> [WORK REQUIRED] Return the lines below that contain the word "gates".

--------

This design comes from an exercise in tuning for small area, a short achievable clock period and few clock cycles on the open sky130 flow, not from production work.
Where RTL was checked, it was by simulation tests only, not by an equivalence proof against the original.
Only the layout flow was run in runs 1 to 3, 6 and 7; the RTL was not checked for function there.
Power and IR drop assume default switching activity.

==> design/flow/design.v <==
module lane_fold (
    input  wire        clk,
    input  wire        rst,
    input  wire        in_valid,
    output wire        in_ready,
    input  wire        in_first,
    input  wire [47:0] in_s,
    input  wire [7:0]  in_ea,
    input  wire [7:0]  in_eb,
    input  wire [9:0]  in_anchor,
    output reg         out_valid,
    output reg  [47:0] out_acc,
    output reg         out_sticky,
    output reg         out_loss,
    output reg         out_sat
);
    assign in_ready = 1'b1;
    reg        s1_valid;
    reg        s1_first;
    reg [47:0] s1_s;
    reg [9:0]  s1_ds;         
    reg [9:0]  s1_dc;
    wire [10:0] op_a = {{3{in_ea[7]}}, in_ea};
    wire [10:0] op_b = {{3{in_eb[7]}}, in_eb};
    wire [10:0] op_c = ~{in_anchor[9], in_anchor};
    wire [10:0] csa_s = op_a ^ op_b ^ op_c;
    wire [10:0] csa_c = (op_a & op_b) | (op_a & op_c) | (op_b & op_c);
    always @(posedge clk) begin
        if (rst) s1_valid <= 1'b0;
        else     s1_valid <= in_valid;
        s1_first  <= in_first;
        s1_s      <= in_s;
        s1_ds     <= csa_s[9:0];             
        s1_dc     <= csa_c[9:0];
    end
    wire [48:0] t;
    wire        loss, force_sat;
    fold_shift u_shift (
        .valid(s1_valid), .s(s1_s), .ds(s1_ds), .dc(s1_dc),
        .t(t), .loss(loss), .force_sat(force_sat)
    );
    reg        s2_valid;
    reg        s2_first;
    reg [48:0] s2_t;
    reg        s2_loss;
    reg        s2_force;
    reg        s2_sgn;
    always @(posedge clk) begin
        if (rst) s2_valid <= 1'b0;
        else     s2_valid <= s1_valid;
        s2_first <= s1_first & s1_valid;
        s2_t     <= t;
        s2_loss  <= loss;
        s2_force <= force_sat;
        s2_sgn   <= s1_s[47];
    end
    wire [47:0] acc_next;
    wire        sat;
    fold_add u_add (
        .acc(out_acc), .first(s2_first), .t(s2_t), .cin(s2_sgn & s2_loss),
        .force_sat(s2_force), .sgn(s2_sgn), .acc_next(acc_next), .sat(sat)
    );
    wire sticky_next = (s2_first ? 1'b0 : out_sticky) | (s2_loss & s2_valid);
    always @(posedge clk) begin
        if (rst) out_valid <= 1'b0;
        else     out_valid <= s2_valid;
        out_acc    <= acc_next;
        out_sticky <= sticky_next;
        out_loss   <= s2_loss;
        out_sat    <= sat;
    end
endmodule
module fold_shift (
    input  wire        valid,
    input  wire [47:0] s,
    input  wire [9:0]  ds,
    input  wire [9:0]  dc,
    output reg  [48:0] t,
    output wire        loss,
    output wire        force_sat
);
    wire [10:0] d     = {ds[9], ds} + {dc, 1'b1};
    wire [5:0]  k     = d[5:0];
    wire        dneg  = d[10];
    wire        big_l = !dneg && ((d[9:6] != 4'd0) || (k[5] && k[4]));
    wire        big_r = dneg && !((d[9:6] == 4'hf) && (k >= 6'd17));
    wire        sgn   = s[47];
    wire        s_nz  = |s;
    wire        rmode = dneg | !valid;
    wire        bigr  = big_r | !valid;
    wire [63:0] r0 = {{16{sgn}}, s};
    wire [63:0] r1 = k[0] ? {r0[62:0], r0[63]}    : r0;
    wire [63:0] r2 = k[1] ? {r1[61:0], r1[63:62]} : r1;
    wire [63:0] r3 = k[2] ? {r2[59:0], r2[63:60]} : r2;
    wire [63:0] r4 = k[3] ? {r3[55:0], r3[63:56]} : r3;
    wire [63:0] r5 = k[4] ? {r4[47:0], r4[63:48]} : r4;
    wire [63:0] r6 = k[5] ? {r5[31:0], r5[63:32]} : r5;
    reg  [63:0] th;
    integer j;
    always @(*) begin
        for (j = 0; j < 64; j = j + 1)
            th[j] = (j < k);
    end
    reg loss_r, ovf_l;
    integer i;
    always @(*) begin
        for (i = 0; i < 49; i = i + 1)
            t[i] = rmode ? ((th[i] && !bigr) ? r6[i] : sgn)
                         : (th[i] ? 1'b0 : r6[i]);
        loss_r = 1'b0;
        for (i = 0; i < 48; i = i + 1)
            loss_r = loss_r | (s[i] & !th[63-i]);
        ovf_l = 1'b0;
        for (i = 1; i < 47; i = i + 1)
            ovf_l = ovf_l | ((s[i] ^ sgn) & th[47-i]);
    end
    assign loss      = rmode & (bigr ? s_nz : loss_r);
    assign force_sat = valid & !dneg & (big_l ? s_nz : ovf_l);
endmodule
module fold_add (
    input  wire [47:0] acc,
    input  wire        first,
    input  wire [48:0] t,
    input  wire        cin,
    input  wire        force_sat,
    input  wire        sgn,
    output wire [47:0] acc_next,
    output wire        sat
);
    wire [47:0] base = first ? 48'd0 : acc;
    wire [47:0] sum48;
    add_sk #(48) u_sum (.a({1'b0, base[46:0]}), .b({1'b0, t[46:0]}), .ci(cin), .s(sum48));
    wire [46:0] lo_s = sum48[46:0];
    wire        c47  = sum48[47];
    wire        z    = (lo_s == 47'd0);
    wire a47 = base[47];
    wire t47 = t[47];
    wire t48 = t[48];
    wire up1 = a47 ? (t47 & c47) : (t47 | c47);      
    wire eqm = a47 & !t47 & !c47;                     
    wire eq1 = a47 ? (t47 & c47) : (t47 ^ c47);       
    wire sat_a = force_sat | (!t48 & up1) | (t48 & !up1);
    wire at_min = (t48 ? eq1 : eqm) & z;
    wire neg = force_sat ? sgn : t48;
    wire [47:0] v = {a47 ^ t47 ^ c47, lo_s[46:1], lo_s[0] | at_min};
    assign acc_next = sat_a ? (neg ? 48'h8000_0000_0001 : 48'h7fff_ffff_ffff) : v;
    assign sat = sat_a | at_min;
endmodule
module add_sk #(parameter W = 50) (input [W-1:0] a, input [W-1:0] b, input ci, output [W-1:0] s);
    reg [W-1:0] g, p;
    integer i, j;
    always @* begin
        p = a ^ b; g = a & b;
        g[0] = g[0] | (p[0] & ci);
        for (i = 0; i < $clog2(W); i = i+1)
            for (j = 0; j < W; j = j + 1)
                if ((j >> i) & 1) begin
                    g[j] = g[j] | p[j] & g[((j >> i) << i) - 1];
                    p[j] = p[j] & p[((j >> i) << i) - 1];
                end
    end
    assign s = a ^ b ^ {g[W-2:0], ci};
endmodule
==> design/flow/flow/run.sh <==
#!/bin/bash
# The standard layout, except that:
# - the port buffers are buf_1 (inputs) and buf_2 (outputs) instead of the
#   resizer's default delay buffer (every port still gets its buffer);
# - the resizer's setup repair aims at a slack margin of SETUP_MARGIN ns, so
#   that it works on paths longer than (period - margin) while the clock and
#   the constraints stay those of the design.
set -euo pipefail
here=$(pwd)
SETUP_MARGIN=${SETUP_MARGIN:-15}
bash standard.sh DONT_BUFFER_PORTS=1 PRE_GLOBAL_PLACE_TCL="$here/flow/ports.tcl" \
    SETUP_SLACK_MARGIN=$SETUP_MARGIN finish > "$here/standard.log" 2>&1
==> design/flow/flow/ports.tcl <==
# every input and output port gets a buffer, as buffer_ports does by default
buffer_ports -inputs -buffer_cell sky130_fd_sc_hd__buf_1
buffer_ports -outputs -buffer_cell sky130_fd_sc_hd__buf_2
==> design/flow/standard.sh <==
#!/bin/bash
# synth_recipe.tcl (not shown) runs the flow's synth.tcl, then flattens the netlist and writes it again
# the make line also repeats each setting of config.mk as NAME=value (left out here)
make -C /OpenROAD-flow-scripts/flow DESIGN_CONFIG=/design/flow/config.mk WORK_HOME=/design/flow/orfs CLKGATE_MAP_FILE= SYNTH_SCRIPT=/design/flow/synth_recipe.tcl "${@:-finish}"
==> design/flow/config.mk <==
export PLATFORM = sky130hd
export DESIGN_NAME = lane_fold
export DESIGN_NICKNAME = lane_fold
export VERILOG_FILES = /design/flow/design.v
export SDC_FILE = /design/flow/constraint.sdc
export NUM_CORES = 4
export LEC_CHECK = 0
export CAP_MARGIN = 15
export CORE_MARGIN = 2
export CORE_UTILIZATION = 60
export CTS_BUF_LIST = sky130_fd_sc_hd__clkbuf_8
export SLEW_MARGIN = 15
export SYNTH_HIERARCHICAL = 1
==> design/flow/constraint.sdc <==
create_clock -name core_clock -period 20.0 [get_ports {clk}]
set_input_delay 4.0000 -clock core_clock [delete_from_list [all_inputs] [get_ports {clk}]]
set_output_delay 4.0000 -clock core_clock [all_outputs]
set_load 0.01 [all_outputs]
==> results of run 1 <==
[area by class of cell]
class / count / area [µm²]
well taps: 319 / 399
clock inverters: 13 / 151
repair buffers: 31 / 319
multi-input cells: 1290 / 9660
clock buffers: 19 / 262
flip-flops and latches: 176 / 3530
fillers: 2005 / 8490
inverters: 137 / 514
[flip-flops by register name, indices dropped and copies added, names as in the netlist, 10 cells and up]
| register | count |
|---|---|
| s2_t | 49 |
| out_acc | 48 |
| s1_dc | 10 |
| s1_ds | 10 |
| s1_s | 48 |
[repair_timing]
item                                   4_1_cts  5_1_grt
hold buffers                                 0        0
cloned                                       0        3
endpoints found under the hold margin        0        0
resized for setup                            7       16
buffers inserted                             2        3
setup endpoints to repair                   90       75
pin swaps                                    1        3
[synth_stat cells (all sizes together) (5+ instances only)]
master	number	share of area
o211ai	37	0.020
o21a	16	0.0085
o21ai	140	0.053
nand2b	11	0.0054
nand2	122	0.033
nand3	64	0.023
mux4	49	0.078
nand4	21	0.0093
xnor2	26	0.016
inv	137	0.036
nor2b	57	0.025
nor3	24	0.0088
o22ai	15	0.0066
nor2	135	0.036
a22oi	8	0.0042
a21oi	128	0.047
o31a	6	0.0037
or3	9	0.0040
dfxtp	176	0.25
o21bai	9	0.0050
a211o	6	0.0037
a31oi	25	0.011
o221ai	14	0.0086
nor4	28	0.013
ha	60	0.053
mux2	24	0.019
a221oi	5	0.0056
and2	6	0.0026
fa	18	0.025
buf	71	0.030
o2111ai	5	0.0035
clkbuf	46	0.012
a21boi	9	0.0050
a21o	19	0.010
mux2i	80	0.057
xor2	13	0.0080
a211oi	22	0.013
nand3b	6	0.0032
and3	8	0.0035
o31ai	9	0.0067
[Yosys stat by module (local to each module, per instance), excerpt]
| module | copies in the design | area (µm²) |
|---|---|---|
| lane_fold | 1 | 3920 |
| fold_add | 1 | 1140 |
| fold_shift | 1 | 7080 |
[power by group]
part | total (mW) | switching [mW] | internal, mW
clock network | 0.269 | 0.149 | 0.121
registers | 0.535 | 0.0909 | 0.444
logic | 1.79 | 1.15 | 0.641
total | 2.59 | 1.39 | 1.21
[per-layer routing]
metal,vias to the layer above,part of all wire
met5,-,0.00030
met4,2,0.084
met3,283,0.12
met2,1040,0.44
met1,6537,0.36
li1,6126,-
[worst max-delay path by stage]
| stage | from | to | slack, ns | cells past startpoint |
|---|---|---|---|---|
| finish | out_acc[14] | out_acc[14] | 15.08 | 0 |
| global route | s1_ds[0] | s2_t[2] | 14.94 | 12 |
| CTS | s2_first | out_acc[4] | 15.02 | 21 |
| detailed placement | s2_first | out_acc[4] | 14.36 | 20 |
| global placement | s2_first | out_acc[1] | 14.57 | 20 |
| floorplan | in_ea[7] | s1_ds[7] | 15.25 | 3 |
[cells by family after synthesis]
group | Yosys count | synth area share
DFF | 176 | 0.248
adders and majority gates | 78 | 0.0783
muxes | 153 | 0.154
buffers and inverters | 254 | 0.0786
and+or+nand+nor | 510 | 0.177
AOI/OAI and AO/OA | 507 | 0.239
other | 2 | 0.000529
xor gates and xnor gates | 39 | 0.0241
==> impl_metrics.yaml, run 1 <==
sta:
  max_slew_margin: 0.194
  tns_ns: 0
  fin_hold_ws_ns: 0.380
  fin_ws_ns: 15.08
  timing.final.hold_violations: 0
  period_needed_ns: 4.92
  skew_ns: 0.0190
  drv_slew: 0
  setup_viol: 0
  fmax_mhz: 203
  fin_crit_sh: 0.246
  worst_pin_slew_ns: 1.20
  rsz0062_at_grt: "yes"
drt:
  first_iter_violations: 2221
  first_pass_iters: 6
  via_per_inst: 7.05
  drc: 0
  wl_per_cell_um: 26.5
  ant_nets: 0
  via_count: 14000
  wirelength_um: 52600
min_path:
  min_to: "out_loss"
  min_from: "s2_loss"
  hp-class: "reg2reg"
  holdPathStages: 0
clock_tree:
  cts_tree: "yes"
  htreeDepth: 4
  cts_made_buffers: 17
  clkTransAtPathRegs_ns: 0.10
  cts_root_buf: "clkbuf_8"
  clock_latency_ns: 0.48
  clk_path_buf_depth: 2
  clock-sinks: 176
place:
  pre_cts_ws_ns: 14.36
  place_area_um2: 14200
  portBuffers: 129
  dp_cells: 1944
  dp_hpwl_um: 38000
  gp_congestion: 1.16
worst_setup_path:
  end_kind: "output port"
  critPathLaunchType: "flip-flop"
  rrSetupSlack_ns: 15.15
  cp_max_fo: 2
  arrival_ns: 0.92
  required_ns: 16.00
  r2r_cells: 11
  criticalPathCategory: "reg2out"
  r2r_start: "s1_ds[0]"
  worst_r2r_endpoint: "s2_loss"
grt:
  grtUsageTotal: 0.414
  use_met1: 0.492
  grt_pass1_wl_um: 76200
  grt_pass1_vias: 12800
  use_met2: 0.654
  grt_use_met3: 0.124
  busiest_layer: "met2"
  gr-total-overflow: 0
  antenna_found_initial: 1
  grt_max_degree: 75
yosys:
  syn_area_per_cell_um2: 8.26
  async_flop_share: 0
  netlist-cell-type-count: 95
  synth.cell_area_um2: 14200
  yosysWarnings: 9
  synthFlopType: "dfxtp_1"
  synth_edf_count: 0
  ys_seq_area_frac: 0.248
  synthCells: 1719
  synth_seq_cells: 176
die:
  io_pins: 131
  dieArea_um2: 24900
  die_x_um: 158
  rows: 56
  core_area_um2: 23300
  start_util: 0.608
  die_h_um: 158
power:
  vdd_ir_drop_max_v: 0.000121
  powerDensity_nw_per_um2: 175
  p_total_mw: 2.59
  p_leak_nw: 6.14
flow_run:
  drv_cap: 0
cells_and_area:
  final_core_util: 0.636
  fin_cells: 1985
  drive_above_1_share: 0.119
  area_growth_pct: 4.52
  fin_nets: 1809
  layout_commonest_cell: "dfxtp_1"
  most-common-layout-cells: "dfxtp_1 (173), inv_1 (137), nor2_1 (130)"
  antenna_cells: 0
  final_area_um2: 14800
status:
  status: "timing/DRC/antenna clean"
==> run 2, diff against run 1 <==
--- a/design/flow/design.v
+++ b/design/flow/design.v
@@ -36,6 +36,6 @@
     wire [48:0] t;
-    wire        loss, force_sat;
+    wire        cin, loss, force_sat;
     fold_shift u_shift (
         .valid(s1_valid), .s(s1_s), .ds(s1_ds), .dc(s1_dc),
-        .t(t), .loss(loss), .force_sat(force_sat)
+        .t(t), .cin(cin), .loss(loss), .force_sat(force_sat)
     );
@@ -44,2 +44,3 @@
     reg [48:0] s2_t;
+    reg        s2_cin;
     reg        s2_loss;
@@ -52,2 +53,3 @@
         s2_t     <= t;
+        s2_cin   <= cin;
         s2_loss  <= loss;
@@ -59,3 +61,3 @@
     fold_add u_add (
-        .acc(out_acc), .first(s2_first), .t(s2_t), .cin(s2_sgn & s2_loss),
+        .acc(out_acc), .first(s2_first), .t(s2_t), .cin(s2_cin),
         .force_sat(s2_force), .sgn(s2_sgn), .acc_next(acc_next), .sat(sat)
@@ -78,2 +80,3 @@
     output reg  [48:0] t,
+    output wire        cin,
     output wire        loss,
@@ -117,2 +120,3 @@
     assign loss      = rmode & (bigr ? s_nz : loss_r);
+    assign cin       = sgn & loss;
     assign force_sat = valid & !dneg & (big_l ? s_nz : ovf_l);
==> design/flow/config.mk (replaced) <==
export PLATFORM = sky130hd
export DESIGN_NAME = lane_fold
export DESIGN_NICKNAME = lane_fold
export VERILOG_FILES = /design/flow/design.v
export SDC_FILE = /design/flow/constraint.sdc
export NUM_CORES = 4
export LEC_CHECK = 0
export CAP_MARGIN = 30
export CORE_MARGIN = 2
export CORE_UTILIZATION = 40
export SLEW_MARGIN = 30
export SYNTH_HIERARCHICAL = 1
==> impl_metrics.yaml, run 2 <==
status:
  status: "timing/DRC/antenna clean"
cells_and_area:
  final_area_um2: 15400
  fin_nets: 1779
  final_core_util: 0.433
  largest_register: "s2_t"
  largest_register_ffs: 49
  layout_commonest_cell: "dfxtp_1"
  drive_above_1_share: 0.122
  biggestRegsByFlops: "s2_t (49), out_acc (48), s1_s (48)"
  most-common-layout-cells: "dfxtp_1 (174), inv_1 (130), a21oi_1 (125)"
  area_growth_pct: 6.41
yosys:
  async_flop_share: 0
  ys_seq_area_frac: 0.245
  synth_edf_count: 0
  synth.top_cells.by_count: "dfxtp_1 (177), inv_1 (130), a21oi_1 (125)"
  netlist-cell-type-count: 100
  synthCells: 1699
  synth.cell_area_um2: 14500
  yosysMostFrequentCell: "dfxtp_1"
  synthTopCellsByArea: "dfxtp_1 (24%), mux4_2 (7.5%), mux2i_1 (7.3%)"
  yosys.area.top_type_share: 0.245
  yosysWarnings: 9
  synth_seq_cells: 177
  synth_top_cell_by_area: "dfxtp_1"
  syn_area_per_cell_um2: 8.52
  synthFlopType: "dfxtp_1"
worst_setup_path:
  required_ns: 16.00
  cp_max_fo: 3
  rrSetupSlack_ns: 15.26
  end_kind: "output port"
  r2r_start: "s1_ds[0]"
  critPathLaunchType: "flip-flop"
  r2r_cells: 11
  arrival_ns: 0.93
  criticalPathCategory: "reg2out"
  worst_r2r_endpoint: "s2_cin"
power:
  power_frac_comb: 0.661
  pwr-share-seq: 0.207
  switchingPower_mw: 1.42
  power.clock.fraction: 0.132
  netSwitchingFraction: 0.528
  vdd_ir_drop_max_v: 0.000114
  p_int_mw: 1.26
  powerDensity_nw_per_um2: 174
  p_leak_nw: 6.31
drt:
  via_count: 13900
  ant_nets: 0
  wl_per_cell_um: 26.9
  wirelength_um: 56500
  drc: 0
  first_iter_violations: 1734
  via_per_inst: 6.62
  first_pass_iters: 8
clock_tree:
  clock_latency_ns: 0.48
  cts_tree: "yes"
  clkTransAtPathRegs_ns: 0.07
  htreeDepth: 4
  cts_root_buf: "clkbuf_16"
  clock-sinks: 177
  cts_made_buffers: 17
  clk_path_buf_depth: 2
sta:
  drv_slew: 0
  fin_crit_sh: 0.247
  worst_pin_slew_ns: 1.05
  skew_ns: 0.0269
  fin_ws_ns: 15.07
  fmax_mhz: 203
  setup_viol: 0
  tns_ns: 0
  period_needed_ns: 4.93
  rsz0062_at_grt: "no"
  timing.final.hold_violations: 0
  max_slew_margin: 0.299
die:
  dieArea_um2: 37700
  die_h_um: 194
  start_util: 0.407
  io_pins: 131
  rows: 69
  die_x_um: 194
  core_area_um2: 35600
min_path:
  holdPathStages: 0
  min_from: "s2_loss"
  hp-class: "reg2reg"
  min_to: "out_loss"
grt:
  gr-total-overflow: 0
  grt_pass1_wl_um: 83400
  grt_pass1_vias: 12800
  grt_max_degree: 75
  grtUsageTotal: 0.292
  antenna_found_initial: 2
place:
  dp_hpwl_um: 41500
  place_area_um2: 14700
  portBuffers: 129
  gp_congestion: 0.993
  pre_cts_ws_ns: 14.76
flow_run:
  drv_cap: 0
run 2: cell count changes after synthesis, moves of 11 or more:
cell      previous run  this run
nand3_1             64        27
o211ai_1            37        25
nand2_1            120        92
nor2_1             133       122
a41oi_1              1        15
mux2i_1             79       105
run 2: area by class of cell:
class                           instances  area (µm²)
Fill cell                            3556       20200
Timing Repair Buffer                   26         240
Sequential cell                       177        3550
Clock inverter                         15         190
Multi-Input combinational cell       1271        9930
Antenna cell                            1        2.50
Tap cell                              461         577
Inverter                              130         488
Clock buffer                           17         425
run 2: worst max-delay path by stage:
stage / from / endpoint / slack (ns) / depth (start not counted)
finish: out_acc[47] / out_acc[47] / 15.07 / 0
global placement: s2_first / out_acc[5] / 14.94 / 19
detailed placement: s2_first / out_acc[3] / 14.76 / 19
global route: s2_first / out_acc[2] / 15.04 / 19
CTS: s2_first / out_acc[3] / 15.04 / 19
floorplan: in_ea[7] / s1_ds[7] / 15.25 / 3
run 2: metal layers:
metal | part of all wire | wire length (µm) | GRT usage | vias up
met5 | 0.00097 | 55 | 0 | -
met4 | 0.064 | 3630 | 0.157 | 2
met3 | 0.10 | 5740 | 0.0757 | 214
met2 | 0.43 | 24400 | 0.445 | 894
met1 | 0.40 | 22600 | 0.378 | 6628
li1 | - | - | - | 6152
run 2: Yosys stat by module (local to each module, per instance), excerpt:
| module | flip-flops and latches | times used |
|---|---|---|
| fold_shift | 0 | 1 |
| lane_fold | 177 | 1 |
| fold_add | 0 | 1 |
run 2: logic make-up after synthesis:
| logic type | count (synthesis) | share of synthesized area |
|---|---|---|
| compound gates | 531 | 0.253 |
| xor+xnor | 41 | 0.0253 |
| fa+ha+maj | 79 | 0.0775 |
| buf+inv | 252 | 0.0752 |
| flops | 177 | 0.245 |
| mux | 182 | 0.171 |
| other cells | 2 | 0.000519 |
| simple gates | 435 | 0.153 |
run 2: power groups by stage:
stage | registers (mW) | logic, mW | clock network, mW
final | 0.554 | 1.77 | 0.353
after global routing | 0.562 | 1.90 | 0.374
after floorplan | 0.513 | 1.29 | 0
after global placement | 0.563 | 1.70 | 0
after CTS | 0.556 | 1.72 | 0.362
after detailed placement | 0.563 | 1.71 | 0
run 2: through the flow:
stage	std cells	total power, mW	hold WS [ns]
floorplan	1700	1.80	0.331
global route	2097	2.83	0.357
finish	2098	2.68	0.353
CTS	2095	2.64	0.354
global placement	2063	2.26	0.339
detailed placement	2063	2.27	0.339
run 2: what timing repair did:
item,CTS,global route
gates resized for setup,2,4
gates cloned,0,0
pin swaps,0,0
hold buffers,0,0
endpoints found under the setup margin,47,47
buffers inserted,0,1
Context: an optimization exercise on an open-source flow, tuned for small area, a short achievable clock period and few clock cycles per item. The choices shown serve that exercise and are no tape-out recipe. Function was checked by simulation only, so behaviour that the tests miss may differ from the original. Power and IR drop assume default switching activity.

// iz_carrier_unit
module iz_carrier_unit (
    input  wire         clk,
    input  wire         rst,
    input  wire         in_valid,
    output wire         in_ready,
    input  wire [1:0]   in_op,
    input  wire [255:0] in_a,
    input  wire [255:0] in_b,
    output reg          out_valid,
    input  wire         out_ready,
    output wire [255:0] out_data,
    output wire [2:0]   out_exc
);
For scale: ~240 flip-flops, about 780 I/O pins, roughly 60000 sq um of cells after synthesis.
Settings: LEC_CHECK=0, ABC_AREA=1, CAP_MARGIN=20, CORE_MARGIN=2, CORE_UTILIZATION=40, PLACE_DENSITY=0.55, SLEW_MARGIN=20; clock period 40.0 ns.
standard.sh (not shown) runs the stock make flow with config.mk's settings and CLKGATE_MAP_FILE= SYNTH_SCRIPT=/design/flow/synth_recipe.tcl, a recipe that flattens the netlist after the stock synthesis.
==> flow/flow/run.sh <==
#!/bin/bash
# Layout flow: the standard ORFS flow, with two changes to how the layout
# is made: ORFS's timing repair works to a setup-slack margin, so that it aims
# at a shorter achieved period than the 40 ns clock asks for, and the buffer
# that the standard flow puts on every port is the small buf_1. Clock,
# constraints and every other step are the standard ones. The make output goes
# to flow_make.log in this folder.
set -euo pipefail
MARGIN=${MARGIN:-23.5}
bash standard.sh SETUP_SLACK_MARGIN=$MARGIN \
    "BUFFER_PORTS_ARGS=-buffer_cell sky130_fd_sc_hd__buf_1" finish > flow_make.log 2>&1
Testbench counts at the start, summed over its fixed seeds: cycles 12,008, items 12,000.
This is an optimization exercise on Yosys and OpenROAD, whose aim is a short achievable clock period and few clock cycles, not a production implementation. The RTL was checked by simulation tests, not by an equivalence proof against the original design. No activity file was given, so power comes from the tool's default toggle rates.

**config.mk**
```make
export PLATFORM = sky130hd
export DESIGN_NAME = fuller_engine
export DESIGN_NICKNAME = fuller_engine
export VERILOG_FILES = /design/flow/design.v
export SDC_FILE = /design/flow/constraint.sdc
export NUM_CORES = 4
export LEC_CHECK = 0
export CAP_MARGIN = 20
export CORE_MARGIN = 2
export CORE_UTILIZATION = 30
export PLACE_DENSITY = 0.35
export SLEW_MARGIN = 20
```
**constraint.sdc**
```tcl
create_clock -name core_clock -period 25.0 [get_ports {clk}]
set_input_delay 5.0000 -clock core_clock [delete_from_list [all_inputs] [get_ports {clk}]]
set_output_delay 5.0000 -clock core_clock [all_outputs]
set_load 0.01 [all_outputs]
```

--------

> [EXPECTED OUTPUT]
adders and majority gates | 78 | 0.0783
xor gates and xnor gates | 39 | 0.0241
| compound gates | 531 | 0.253 |
| simple gates | 435 | 0.153 |
gates resized for setup,2,4
gates cloned,0,0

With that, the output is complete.